Pi3Web tstisap.dll Long URL Overflow

High Nessus Plugin ID 10618


The remote web server contains a script that is affected by several issues.


The '/isapi/tstisapi.dll' cgi is installed. This CGI has a well-known security flaw that lets anyone execute arbitrary commands with the privileges of the http service.

In addition, it discloses the physical path to the web root if an invalid URL is requested.

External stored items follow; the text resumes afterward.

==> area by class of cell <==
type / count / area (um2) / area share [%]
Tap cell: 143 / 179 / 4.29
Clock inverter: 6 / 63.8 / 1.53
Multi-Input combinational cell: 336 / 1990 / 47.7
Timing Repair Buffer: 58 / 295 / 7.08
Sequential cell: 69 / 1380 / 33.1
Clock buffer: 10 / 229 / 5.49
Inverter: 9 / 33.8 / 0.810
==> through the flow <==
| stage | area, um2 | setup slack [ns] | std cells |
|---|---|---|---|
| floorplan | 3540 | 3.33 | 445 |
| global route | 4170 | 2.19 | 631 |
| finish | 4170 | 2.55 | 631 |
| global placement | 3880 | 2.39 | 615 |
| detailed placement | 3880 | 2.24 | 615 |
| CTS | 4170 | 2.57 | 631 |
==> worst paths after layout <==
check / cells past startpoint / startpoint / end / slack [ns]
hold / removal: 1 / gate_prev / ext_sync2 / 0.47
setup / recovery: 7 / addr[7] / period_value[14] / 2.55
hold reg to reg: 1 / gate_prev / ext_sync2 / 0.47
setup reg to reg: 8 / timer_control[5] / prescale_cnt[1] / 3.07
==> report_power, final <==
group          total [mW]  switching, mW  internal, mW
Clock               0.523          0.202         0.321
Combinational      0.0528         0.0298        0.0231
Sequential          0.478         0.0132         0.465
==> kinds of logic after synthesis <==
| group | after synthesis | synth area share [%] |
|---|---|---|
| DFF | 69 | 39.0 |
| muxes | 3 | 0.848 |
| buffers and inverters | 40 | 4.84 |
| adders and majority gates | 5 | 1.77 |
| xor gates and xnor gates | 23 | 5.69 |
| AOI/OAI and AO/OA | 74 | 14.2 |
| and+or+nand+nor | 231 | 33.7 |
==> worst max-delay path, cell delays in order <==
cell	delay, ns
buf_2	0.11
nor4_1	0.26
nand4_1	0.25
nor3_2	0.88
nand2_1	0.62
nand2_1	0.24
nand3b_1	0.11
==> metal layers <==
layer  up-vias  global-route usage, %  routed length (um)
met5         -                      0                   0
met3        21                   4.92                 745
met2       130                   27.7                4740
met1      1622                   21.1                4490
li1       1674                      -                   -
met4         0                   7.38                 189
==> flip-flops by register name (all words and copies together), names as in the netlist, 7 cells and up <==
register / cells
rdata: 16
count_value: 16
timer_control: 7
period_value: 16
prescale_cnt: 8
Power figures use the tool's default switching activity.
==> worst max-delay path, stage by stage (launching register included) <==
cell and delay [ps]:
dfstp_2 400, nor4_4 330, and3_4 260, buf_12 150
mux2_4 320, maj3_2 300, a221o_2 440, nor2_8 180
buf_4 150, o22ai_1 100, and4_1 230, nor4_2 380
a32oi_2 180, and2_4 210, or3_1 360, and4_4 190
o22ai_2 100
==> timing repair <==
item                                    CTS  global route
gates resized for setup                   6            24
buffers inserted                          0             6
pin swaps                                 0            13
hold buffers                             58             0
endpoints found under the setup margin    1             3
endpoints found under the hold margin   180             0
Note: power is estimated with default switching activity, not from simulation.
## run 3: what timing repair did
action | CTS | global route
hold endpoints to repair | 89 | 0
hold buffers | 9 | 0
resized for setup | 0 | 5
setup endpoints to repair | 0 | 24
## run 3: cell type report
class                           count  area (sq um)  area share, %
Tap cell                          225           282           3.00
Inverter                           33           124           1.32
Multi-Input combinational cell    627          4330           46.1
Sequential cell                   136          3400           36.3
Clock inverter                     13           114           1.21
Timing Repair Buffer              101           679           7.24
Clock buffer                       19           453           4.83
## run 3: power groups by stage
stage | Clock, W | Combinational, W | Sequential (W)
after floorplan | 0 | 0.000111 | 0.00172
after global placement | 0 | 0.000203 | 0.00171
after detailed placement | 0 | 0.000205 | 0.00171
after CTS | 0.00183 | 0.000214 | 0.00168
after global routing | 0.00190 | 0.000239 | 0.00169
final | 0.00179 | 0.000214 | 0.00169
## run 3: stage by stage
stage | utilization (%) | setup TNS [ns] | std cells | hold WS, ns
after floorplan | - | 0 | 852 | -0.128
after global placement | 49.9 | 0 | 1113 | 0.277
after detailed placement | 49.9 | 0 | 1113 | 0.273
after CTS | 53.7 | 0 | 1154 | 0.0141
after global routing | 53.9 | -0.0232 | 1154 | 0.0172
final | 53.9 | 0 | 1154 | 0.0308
File: src/hdl/twsc_pkg.sv
// Constants and types for the three-wire synthesizer control port.
// Assumes a single 50 MHz system clock and asynchronous reset.
`default_nettype none
package twsc_pkg;

    localparam int          CLK_HZ        = 50000000;
    localparam int          WORD_BITS     = 27;
    localparam int          CNT_W         = 5;

    // Bit counts at which the fields latch and the counter saturates
    localparam logic [4:0]  BAND_LATCH    = 5'h04;
    localparam logic [4:0]  DIV_LATCH     = 5'h13;
    localparam logic [4:0]  CTRL_LATCH    = 5'h1A;
    localparam logic [4:0]  CNT_FULL      = 5'h1B;

    // Field widths
    localparam int          BAND_W        = 4;
    localparam int          DIV_W         = 15;
    localparam int          CTRL_W        = 7;
    localparam int          REF_W         = 7;

    // Test select codes
    localparam logic [2:0]  TEST_CMP      = 3'h0;
    localparam logic [2:0]  TEST_NORMAL   = 3'h1;
    localparam logic [2:0]  TEST_REF_CNT  = 3'h4;
    localparam logic [2:0]  TEST_REF_HALF = 3'h5;

    // Reference divide ratios
    localparam logic [6:0]  REF_DIV_00    = 7'h0C;
    localparam logic [6:0]  REF_DIV_01    = 7'h10;
    localparam logic [6:0]  REF_DIV_10    = 7'h40;
    localparam logic [6:0]  REF_DIV_11    = 7'h50;

    // Values after reset
    localparam logic [3:0]  BAND_RST      = 4'h0;
    localparam logic [14:0] DIV_RST       = 15'h0400;
    localparam logic [26:0] WORD_RST      = 27'h0000000;

    typedef struct packed {
        logic       pump_current_sel;
        logic [2:0] test_select;
        logic [1:0] ref_divide_sel;
        logic       tuning_amp_off;
    } twsc_ctrl_t;

    localparam twsc_ctrl_t  CTRL_RST      = '{1'b0, TEST_NORMAL, 2'h0, 1'b0};

endpackage : twsc_pkg
`default_nettype wire

File: src/hdl/twsc_sync.sv
// Two-stage synchroniser for one asynchronous pin.
// Assumes the pin is stable for several system clocks.
`timescale 1ns/1ps
`default_nettype none
module twsc_sync (
    input  wire logic clk,
    input  wire logic rst,
    input  wire logic d,
    output logic      q
);
    logic meta_r;

    always_ff @(posedge clk or posedge rst) begin
        if (rst) begin
            meta_r <= 1'b0;
            q      <= 1'b0;
        end else begin
            meta_r <= d;
            q      <= meta_r;
        end
    end
endmodule : twsc_sync
`default_nettype wire

File: src/hdl/twsc_div.sv
// Programmable divider of an input tick stream.
// Assumes tick is a one-cycle enable in the clk domain; ratio >= 2.
`timescale 1ns/1ps
`default_nettype none
module twsc_div #(
    parameter int WIDTH = 15
) (
    input  wire logic             clk,
    input  wire logic             rst,
    input  wire logic             tick,
    input  wire logic [WIDTH-1:0] ratio,
    output logic                  pulse
);
    logic [WIDTH-1:0] cnt_r;
    logic [WIDTH-1:0] cnt_nxt;
    logic             wrap;

    assign wrap    = tick && (cnt_r >= ratio - WIDTH'(1));
    assign cnt_nxt = wrap ? '0 : cnt_r + WIDTH'(1);

    always_ff @(posedge clk or posedge rst) begin
        if (rst) begin
            cnt_r <= '0;
            pulse <= 1'b0;
        end else begin
            pulse <= wrap;
            if (tick) begin
                cnt_r <= cnt_nxt;
            end
        end
    end
endmodule : twsc_div
`default_nettype wire

File: src/hdl/twsc_top.sv
// Three-wire serial control port with divider, lock and test logic.
// Assumes bus pins are asynchronous and far slower than CLOCK;
// XTAL_TICK and RF_TICK are enables already in the CLOCK domain.
`timescale 1ns/1ps
`default_nettype none
// Functional notes
// - Select pin high picks three-wire bus
// - Whole setup is one 27-bit word
// - Shift data on clock fall during enable
// - 27th fall validates the last 27 bits
// - Band bits latch at 5th bit rise
// - Divide ratio latches at 20th bit rise
// - Control field latches at 27th fall
// - Order: ignored, band 4..1, DIVIDE_RATIO_BITS, control
// - Pump select picks low or high current
// - Test codes route reference and counter outputs
// - Code 000 runs phase comparator test
// - Reference divides crystal by 12/16/64/80
// - Amp off disables amp, output low
// - Output frequency is reference times N
// - Level pin becomes lock output here
// - Lock output low locked, high unlocked
module twsc_top
    import twsc_pkg::*;
(
    input  wire logic              CLOCK,
    input  wire logic              SYS_RST,
    input  wire logic              INTERFACE_SELECT_PIN,
    input  wire logic              THREE_WIRE_CLOCK_IN,
    input  wire logic              SERIAL_DATA_IN,
    input  wire logic              FRAME_ENABLE_IN,
    input  wire logic              XTAL_TICK,
    input  wire logic              RF_TICK,
    output logic                   THREE_WIRE_MODE,
    output logic [3:0]             BAND_OUT,
    output logic [14:0]            DIVIDE_RATIO,
    output twsc_pkg::twsc_ctrl_t   CTRL,
    output logic [26:0]            PROGRAM_WORD,
    output logic                   PUMP_HIGH_CURRENT,
    output logic                   TUNE_AMP_EN,
    output logic                   TUNE_FORCE_LOW,
    output logic                   LOCK_OUT,
    output logic                   LOCK_OE,
    output logic                   COMPARATOR_CHECK_OUT
);
    import twsc_pkg::*;

    ////////////////////////////////////////////////////////////////////////
    // Pin synchronisers

    logic [3:0] pin_raw;
    logic [3:0] pin_s;

    assign pin_raw = {INTERFACE_SELECT_PIN, FRAME_ENABLE_IN,
                      THREE_WIRE_CLOCK_IN, SERIAL_DATA_IN};

    for (genvar i = 0; i < 4; i++) begin : g_sync
        twsc_sync u_sync (
            .clk (CLOCK),
            .rst (SYS_RST),
            .d   (pin_raw[i]),
            .q   (pin_s[i])
        );
    end

    logic sel_s;
    logic en_s;
    logic cl_s;
    logic da_s;
    logic cl_d_r;

    assign sel_s = pin_s[3];
    assign en_s  = pin_s[2];
    assign cl_s  = pin_s[1];
    assign da_s  = pin_s[0];

    ////////////////////////////////////////////////////////////////////////
    // Edge decode

    logic mode3;
    logic active;
    logic fall_evt;
    logic rise_evt;

    assign mode3    = sel_s;
    assign active   = mode3 && en_s;
    assign fall_evt = active && cl_d_r && !cl_s;
    assign rise_evt = active && !cl_d_r && cl_s;

    ////////////////////////////////////////////////////////////////////////
    // Shift register and bit counter

    logic [26:0]      sr_r;
    logic [26:0]      sr_nxt;
    logic [CNT_W-1:0] cnt_r;
    logic [CNT_W-1:0] cnt_nxt;
    logic             cnt_sat;

    assign sr_nxt  = {sr_r[25:0], da_s};
    assign cnt_sat = (cnt_r == CNT_FULL);
    assign cnt_nxt = cnt_sat ? cnt_r : cnt_r + CNT_W'(1);

    always_ff @(posedge CLOCK or posedge SYS_RST) begin
        if (SYS_RST) begin
            cl_d_r <= 1'b0;
            sr_r   <= WORD_RST;
            cnt_r  <= '0;
        end else begin
            cl_d_r <= cl_s;
            if (!active) begin
                cnt_r <= '0;
            end else if (fall_evt) begin
                sr_r  <= sr_nxt;
                cnt_r <= cnt_nxt;
            end
        end
    end

    ////////////////////////////////////////////////////////////////////////
    // Field latches

    logic band_hit;
    logic div_hit;
    logic ctrl_hit;

    logic [3:0]  band_r;
    logic [14:0] div_r;
    twsc_ctrl_t  ctrl_r;
    twsc_ctrl_t  ctrl_nxt;
    logic [26:0] word_r;

    assign band_hit = rise_evt && (cnt_r == BAND_LATCH);
    assign div_hit  = rise_evt && (cnt_r == DIV_LATCH);
    assign ctrl_hit = fall_evt && (cnt_r == CTRL_LATCH);
    assign ctrl_nxt = twsc_ctrl_t'(sr_nxt[6:0]);

    always_ff @(posedge CLOCK or posedge SYS_RST) begin
        if (SYS_RST) begin
            band_r <= BAND_RST;
            div_r  <= DIV_RST;
            ctrl_r <= CTRL_RST;
            word_r <= WORD_RST;
        end else begin
            if (band_hit) begin
                band_r <= {sr_r[2:0], da_s};
            end
            if (div_hit) begin
                div_r <= {sr_r[13:0], da_s};
            end
            if (ctrl_hit) begin
                ctrl_r <= ctrl_nxt;
                word_r <= sr_nxt;
            end
        end
    end

    ////////////////////////////////////////////////////////////////////////
    // Reference divider and programmable counter

    logic [REF_W-1:0] ref_ratio;
    logic             ref_pulse;
    logic             cnt_pulse;

    assign ref_ratio = (ctrl_r.ref_divide_sel == 2'h0) ? REF_DIV_00 :
                       (ctrl_r.ref_divide_sel == 2'h1) ? REF_DIV_01 :
                       (ctrl_r.ref_divide_sel == 2'h2) ? REF_DIV_10 :
                                                         REF_DIV_11;

    twsc_div #(.WIDTH(REF_W)) u_ref_div (
        .clk   (CLOCK),
        .rst   (SYS_RST),
        .tick  (XTAL_TICK),
        .ratio (ref_ratio),
        .pulse (ref_pulse)
    );

    twsc_div #(.WIDTH(DIV_W)) u_prog_div (
        .clk   (CLOCK),
        .rst   (SYS_RST),
        .tick  (RF_TICK),
        .ratio (div_r),
        .pulse (cnt_pulse)
    );

    ////////////////////////////////////////////////////////////////////////
    // Lock detector: one counter pulse per reference period

    logic [1:0] seen_r;
    logic [1:0] seen_nxt;
    logic       locked_r;

    assign seen_nxt = (seen_r == 2'h3) ? seen_r : seen_r + 2'h1;

    always_ff @(posedge CLOCK or posedge SYS_RST) begin
        if (SYS_RST) begin
            seen_r   <= 2'h0;
            locked_r <= 1'b0;
        end else if (ref_pulse) begin
            locked_r <= ((seen_r + {1'b0, cnt_pulse}) == 2'h1);
            seen_r   <= 2'h0;
        end else if (cnt_pulse) begin
            seen_r   <= seen_nxt;
        end
    end

    ////////////////////////////////////////////////////////////////////////
    // Test signals and output mux

    logic ref_sq_r;
    logic cnt_sq_r;
    logic half_sq_r;

    always_ff @(posedge CLOCK or posedge SYS_RST) begin
        if (SYS_RST) begin
            ref_sq_r  <= 1'b0;
            cnt_sq_r  <= 1'b0;
            half_sq_r <= 1'b0;
        end else begin
            if (ref_pulse) begin
                ref_sq_r <= !ref_sq_r;
            end
            if (cnt_pulse) begin
                cnt_sq_r <= !cnt_sq_r;
                if (cnt_sq_r) begin
                    half_sq_r <= !half_sq_r;
                end
            end
        end
    end

    logic       test_ref;
    logic       test_half;
    logic       test_cmp;
    logic [3:0] band_nxt;
    logic       lock_nxt;
    logic       cmp_nxt;

    assign test_ref  = (ctrl_r.test_select == TEST_REF_CNT);
    assign test_half = (ctrl_r.test_select == TEST_REF_HALF);
    assign test_cmp  = (ctrl_r.test_select == TEST_CMP);

    assign band_nxt = test_ref  ? {ref_sq_r, band_r[2], cnt_sq_r, band_r[0]} :
                      test_half ? {ref_sq_r, band_r[2], half_sq_r, band_r[0]} :
                                  band_r;
    assign lock_nxt = !locked_r;
    assign cmp_nxt  = test_cmp && mode3 && (da_s ^ cl_s);

    always_ff @(posedge CLOCK or posedge SYS_RST) begin
        if (SYS_RST) begin
            BAND_OUT             <= BAND_RST;
            LOCK_OUT             <= 1'b1;
            COMPARATOR_CHECK_OUT <= 1'b0;
        end else begin
            BAND_OUT             <= band_nxt;
            LOCK_OUT             <= lock_nxt;
            COMPARATOR_CHECK_OUT <= cmp_nxt;
        end
    end

    assign THREE_WIRE_MODE   = mode3;
    assign LOCK_OE           = mode3;
    assign DIVIDE_RATIO      = div_r;
    assign CTRL              = ctrl_r;
    assign PROGRAM_WORD      = word_r;
    assign PUMP_HIGH_CURRENT = ctrl_r.pump_current_sel;
    assign TUNE_AMP_EN       = !ctrl_r.tuning_amp_off;
    assign TUNE_FORCE_LOW    = ctrl_r.tuning_amp_off;

    ////////////////////////////////////////////////////////////////////////
    // Assertions

    property p_shift;
        @(posedge CLOCK) disable iff (SYS_RST)
        fall_evt |=> sr_r == {$past(sr_r[25:0]), $past(da_s)};
    endproperty
    a_shift: assert property (p_shift) else $error("shift wrong");

    property p_band;
        @(posedge CLOCK) disable iff (SYS_RST)
        band_hit |=> band_r == $past({sr_r[2:0], da_s});
    endproperty
    a_band: assert property (p_band) else $error("band latch wrong");

    property p_div;
        @(posedge CLOCK) disable iff (SYS_RST)
        div_hit |=> div_r == $past({sr_r[13:0], da_s});
    endproperty
    a_div: assert property (p_div) else $error("divider latch wrong");

    property p_ctrl;
        @(posedge CLOCK) disable iff (SYS_RST)
        (fall_evt && cnt_r == CTRL_LATCH) |=> ctrl_r == $past(sr_nxt[6:0]) && word_r == sr_r;
    endproperty
    a_ctrl: assert property (p_ctrl) else $error("control latch wrong");

    property p_hold;
        @(posedge CLOCK) disable iff (SYS_RST)
        !active |=> $stable(band_r) && $stable(div_r) && $stable(ctrl_r);
    endproperty
    a_hold: assert property (p_hold) else $error("fields moved idle");

    property p_lockpin;
        @(posedge CLOCK) disable iff (SYS_RST)
        LOCK_OE == sel_s;
    endproperty
    a_lockpin: assert property (p_lockpin) else $error("lock pin enable wrong");

    property p_lock;
        @(posedge CLOCK) disable iff (SYS_RST)
        ##1 LOCK_OUT == !$past(locked_r);
    endproperty
    a_lock: assert property (p_lock) else $error("lock level wrong");

    property p_amp;
        @(posedge CLOCK) disable iff (SYS_RST)
        ctrl_r.tuning_amp_off |-> !TUNE_AMP_EN && TUNE_FORCE_LOW;
    endproperty
    a_amp: assert property (p_amp) else $error("amp off wrong");

    property p_ref;
        @(posedge CLOCK) disable iff (SYS_RST)
        ctrl_r.ref_divide_sel == 2'h3 |-> ref_ratio == 7'h50;
    endproperty
    a_ref: assert property (p_ref) else $error("ref ratio wrong");

endmodule : twsc_top
`default_nettype wire

File: config.mk
export PLATFORM = sky130hd
export DESIGN_NAME = twsc_top
export DESIGN_NICKNAME = d
export VERILOG_FILES = /design/src/hdl/twsc_pkg.sv /design/src/hdl/twsc_sync.sv /design/src/hdl/twsc_div.sv /design/src/hdl/twsc_top.sv
export SDC_FILE = /design/constraint.sdc
export NUM_CORES = 1
export LEC_CHECK = 0
export ABC_CLOCK_PERIOD_IN_PS = 4400
export BUFFER_PORTS_ARGS = -buffer_cell sky130_fd_sc_hd__buf_2
export CAP_MARGIN = 10
export CORE_AREA = 3 3 109 111
export CTS_CLUSTER_SIZE = 8
export DETAILED_ROUTE_END_ITERATION = 10
export DIE_AREA = 0 0 112 114
export GPL_ROUTABILITY_DRIVEN = 0
export PLACE_DENSITY = 0.86
export SLEW_MARGIN = 10
export SYNTH_ARGS = -nofsm -noshare
export SYNTH_HDL_FRONTEND = slang
export SYNTH_SLANG_ARGS = --single-unit
File: constraint.sdc
create_clock -name CLOCK -period 4.4 [get_ports CLOCK]
set_input_delay 0.88 -clock CLOCK [delete_from_list [all_inputs] [get_ports CLOCK]]
set_output_delay 0.88 -clock CLOCK [all_outputs]
set_load 0.02 [all_outputs]
==> impl_metrics.yaml, run 1 <==
yosys:
  ys_types: 46
  synth_warnings: 0
  synth_xor_area_frac: 0.0588
  yosys.area.top_type: "dfrtp_1"
  avgSynthCellArea_um2: 10.2
  netlist_top_cells_area: "dfrtp_1, nand2_1, ha_1"
  synth-simple-area-share: 0.212
  synth_top_family_by_area: "simple AND/OR/NAND/NOR gates"
  ys_ff_latch: 123
  muxShareOfSynthArea: 0.0535
  synth_seq_area_share: 0.545
  yosys.area_share.adder: 0.0597
  netlist_area_um2: 5660
  synth_compound_area_frac: 0.0345
  synth_nets: 591
  synth_top_cell_area_share: 0.531
  syn_inst: 556
floorplanning:
  dieHeight_um: 114
  coreArea_um2: 10900
  initial_core_util: 0.520
  num_rows: 38
  die_x_um: 112
  io_pins: 68
  die_area_um2: 12800
timing:
  hold_viol: 0
  rsz0062_at_grt: "no"
  setup_viol: 0
  max_freq_ghz: 0.332
  slew_viol_final: 0
  setup_tns_ns: 0
  relSlewSlack: 0.222
  period_minus_slack_ns: 3.01
  finalCritPeriodShare: 0.685
  fin_ws_ns: 1.39
  worst_slew_pin_slew_ns: 1.17
  skew_ns: 0.00587
global_route:
  grt_pass1_vias: 4258
  grt_max_degree: 81
  grt_usage: 0.197
  antenna_found_initial: 0
  grt_pass1_wl_um: 20300
  grt_remaining_overflow: 0
setup_path:
  cp_cell_sequence: "nor3_1 > and3b_1 > nand2_1 > nor3_1 > xnor2_1 > ha_1 > a211oi_1 > nor2_1 > nor2_1 > o211ai_2 > or3_1 > o221ai_1"
  critPathKind: "flop to flop"
  endpoint: "u_prog_div.cnt_r[3]$_DFFE_PP0P_"
  reg2reg_to: "u_prog_div.cnt_r[3]$_DFFE_PP0P_"
  reg2reg_from: "DIVIDE_RATIO[5]$_DFFE_PP0P_"
  path_buf_inv: 0
  crit_slowest_cell: "dfrtp_1"
  crit_cells: 12
  cp.required_ns: 4.82
  crit_start: "DIVIDE_RATIO[5]$_DFFE_PP0P_"
  endpoint_kind: "flop"
  worstPathMaxFanout: 4
  cp.arrival_ns: 3.43
  start_kind: "flop"
  cp_top_family: "simple AND/OR/NAND/NOR gates"
  critPathMaxStageDelay_ns: 0.43
  reg2reg_slack_ns: 1.39
  reg2reg_depth: 12
finish:
  area_growth_pct: 17.5
  layout.nets: 658
  final_cell_count_no_fill: 776
  drive_above_1_share: 0.217
  diodes: 0
  final_area_um2: 6650
power:
  ir_drop_mv: 0.262
  power_density_nw_per_um2: 441
  p_leak_nw: 3.61
drt:
  vias: 4109
  vias_per_cell: 5.30
  drt_iter0_drc: 257
  dr.pass1.iters: 4
  drc: 0
  wl_um: 12000
  routedWlPerCell_um: 15.5
  antenna_left: 0
placed_design:
  placed_area_um2: 6040
  hpwl_um: 7990
  port_buffers: 67
  placedCellCount: 744
  place_ws_ns: 1.47
run_status:
  status: "completed"
cts:
  path_clk_slew_ns: 0.06
  cts.sinks: 123
  cts_hold_buf: 0
  htreeDepth: 4
  cts-root-buf: "clkbuf_8"
  tritoncts: "done"
  clockBufferDepth: 2
  cts_setup_buffers: 0
  cts_buffers: 17
  clock_latency_ns: 0.52
  cts_resized: 0
hold_path:
  hold_class: "flop to flop"
job:
  drv_cap: 0
-- Yosys cell counts, drive strengths merged --
master and number:
nand2 185, dfrtp 120, nor2 44, ha 27, xnor2 21, buf 20
mux2 20, xor2 17, inv 13, o21ai 12, nand3 10, nand4 10
a21oi 9, nor4 5, mux2i 4, nor3 4, clkbuf 3, dfstp 3
nand2b 3, nor2b 3, a21o 2, nand4b 2, nor3b 2, o22ai 2
or3 2, a211oi 1, a221oi 1, a31oi 1, and2 1, and2b 1
and3 1, and3b 1, nor4b 1, o211ai 1, o221ai 1, o31a 1
or2 1, or2b 1
-- worst min-delay path by stage --
stage                                            startpoint                      endpoint  slack [ns]  cells past startpoint
after floorplan           g_sync[0].u_sync.meta_r$_DFF_PP0_  g_sync[0].u_sync.q$_DFF_PP0_        0.33                      0
after global placement    g_sync[3].u_sync.meta_r$_DFF_PP0_  g_sync[3].u_sync.q$_DFF_PP0_        0.33                      0
after detailed placement  g_sync[1].u_sync.meta_r$_DFF_PP0_  g_sync[1].u_sync.q$_DFF_PP0_        0.34                      0
after CTS                 g_sync[1].u_sync.meta_r$_DFF_PP0_  g_sync[1].u_sync.q$_DFF_PP0_        0.35                      0
after global routing      g_sync[2].u_sync.meta_r$_DFF_PP0_  g_sync[2].u_sync.q$_DFF_PP0_        0.36                      0
final                     g_sync[3].u_sync.meta_r$_DFF_PP0_  g_sync[3].u_sync.q$_DFF_PP0_        0.35                      0
-- registers in the layout, indices dropped and copies added (netlist names), 2 cells and up --
register	flops
BAND_OUT	4
CTRL	3
DIVIDE_RATIO	15
PROGRAM_WORD	25
band_r	4
cnt_r	5
g_sync.u_sync.meta_r	4
g_sync.u_sync.q	4
seen_r	2
sr_r	26
u_prog_div.cnt_r	15
u_ref_div.cnt_r	7
-- power breakdown --
group / internal, mW / leakage [nW] / switching, mW
sequential: 1.20 / 1.65 / 0.0952
clock: 0.895 / 0.279 / 0.518
combinational: 0.0927 / 1.68 / 0.129
total: 2.19 / 3.61 / 0.742
-- routing by layer --
layer,track usage,part of all wire,routed length (um)
met1,0.251,0.42,5090
met2,0.318,0.50,5950
met3,0.0520,0.051,617
met4,0.0897,0.028,340
met5,0,0,0
-- cells in the final DEF, fill, tap and decap left out, drive strengths merged, types with 2 or more instances in the layout --
cell and n:
a21o 2, a21oi 9, buf 71, bufinv 3
clkbuf 19, clkinv 2, clkinvlp 6, dfrtp 120
dfstp 3, ha 27, inv 15, mux2 20
mux2i 4, nand2 185, nand2b 3, nand3 10
nand4 10, nand4b 2, nor2 44, nor2b 3
nor3 4, nor3b 2, nor4 5, o21ai 12
o22ai 2, or3 2, xnor2 21, xor2 17
-- layout make-up --
type | count | area (um^2)
clock buffer | 19 | 442
multi-input combinational | 397 | 2370
clock inverter | 13 | 166
inverter | 13 | 51.3
sequential | 123 | 3080
timing repair buffer | 71 | 365
fill | 788 | 4240
tap | 140 | 175
-- cells by family (layout without fill, tap and decap cells) --
family	after synthesis	in the layout
xor gates and xnor gates	38	38
adders and majority gates	27	27
AOI/OAI and AO/OA	31	31
muxes	24	24
DFF	123	123
and+or+nand+nor	277	277
buffers and inverters	36	116
-- worst reg2reg max path, cell delays in order, from the launching register on --
cell	delay, ns
dfrtp_1	0.43
nor3_1	0.35
and3b_1	0.27
nand2_1	0.12
nor3_1	0.20
xnor2_1	0.16
ha_1	0.27
a211oi_1	0.21
nor2_1	0.07
nor2_1	0.22
o211ai_2	0.15
or3_1	0.38
o221ai_1	0.09
-- metrics by stage --
stage | total power, mW | util | hold slack [ns]
2_1_floorplan | 1.46 | - | 0.331
3_3_place_gp | 1.51 | 0.555 | 0.333
3_5_place_dp | 1.53 | 0.555 | 0.338
4_1_cts | 2.95 | 0.611 | 0.351
5_1_grt | 3.05 | 0.611 | 0.361
6_report | 2.93 | 0.611 | 0.350
No activity file was read; power rests on OpenSTA's default activity.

Remove the script from /isapi.

Plugin Details

Severity: High

ID: 10618

File Name: pi3web_isapi.nasl

Version: $Revision: 1.22 $

Type: remote

Family: Web Servers

Published: 2001/02/20

Modified: 2014/07/11

Dependencies: 10107, 17975, 10386

Risk Information

Risk Factor: High


Base Score: 7.5

Temporal Score: 5.5

Vector: CVSS2#AV:N/AC:L/Au:N/C:P/I:P/A:P

Temporal Vector: CVSS2#E:U/RL:OF/RC:C

Vulnerability Information

CPE: cpe:/a:pi3:pi3web

Exploit Available: false

Exploit Ease: No known exploits are available

Vulnerability Publication Date: 2001/02/15

Reference Information

CVE: CVE-2001-0302, CVE-2001-0303

BID: 2381

OSVDB: 514, 4970